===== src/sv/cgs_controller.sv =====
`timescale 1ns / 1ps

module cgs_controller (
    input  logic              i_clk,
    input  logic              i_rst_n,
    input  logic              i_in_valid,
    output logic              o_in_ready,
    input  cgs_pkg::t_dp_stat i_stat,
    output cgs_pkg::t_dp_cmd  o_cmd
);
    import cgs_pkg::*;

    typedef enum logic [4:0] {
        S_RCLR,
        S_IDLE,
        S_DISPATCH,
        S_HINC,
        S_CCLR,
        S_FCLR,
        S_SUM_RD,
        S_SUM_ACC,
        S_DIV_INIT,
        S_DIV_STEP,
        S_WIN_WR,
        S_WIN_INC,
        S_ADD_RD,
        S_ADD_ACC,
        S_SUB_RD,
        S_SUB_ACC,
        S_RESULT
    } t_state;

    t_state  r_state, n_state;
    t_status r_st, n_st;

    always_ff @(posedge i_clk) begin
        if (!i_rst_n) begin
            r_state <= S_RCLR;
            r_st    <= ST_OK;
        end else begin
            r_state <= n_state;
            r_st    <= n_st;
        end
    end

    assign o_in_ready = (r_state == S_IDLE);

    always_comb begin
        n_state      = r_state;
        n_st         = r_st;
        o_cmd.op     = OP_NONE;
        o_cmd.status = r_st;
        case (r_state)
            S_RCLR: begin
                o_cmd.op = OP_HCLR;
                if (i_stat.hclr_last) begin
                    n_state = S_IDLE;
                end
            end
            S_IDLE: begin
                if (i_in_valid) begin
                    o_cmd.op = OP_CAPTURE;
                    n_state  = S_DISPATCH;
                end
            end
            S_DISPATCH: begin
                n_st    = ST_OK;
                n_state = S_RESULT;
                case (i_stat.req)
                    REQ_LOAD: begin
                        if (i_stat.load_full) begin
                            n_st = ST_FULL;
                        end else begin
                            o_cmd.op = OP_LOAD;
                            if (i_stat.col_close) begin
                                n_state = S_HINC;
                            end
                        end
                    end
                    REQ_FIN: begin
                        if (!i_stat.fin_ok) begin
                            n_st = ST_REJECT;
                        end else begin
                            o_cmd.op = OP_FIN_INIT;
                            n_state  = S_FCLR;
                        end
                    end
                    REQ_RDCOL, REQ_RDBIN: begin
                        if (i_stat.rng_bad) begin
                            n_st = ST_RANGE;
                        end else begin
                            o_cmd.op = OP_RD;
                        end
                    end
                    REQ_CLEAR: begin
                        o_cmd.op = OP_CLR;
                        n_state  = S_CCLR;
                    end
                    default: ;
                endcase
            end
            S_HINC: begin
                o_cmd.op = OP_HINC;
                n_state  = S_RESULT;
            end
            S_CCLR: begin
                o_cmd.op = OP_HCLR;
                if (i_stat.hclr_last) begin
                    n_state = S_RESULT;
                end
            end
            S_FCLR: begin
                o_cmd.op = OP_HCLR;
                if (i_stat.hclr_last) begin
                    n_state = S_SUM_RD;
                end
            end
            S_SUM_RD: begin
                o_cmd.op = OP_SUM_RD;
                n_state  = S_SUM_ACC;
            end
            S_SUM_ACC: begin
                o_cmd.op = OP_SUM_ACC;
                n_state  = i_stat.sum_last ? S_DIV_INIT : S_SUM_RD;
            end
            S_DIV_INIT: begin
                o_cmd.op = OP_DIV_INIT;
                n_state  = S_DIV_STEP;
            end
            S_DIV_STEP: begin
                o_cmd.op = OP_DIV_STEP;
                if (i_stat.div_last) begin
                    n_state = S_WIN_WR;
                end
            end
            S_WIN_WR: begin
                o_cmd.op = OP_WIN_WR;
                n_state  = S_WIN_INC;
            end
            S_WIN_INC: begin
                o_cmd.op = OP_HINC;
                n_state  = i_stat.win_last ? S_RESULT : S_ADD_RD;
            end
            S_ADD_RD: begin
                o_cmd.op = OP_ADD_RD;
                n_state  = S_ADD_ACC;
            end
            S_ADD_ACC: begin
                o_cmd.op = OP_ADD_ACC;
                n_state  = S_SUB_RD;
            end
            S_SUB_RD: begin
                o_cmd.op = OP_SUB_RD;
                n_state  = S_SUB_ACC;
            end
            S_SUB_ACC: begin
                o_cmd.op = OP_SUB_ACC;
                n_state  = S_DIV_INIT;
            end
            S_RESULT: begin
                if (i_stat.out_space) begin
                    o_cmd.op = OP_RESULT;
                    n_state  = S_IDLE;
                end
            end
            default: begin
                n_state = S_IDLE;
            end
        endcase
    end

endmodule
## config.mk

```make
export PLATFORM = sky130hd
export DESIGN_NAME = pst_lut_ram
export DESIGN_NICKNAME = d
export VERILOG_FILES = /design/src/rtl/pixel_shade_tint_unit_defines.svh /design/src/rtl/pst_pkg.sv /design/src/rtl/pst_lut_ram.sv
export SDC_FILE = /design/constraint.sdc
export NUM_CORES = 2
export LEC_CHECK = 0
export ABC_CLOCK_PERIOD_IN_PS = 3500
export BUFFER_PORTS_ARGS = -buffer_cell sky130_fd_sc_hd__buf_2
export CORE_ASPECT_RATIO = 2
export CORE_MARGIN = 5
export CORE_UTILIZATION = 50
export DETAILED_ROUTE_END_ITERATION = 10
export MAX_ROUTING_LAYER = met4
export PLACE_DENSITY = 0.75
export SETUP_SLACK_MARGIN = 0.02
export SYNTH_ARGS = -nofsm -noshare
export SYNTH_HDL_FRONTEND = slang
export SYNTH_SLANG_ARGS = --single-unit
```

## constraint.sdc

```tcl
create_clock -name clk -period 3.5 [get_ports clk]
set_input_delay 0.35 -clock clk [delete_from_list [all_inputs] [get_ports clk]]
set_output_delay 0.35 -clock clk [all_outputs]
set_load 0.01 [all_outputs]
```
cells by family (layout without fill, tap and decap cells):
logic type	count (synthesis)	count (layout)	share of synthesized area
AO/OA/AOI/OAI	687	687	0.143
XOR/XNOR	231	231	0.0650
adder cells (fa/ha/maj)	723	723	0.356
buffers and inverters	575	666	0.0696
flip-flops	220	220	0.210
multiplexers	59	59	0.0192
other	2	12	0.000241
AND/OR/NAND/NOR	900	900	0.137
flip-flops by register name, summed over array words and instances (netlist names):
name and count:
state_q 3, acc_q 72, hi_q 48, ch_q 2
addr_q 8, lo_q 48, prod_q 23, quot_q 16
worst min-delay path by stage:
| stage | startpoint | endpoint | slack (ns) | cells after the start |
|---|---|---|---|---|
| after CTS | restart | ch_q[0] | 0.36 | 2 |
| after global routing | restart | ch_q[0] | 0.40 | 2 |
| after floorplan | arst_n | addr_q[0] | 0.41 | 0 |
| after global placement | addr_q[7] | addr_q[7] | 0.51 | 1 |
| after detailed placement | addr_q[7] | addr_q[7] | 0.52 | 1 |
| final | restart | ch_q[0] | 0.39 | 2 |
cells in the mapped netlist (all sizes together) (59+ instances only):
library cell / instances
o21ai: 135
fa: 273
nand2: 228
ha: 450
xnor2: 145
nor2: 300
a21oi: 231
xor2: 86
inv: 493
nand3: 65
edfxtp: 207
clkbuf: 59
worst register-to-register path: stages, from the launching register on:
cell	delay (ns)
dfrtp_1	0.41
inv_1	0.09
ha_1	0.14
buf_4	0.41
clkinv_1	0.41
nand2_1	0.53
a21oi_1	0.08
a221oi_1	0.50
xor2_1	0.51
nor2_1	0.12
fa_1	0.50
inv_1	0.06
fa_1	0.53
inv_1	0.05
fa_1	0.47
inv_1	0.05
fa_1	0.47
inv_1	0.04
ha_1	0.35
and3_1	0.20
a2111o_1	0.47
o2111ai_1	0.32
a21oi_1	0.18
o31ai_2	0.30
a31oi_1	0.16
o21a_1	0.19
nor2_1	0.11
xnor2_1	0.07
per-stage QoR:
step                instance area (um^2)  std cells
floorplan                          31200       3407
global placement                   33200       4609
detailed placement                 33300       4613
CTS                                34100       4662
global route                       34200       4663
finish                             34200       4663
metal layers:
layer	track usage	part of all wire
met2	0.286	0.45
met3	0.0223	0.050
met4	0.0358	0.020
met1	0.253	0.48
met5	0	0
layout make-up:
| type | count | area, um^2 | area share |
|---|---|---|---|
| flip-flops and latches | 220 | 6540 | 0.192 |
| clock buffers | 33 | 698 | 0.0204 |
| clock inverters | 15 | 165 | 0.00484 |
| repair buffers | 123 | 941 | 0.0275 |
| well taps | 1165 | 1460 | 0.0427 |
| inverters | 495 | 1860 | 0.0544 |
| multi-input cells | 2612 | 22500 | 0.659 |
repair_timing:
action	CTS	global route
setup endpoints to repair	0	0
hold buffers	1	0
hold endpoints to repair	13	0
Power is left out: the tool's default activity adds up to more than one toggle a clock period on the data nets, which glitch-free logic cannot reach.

- WHAT IS REQUIRED -
Look through the records above for the string "floorplan", then copy every line that has it.

- WRITTEN ANSWER -
| after floorplan | arst_n | addr_q[0] | 0.41 | 0 |
floorplan                          31200       3407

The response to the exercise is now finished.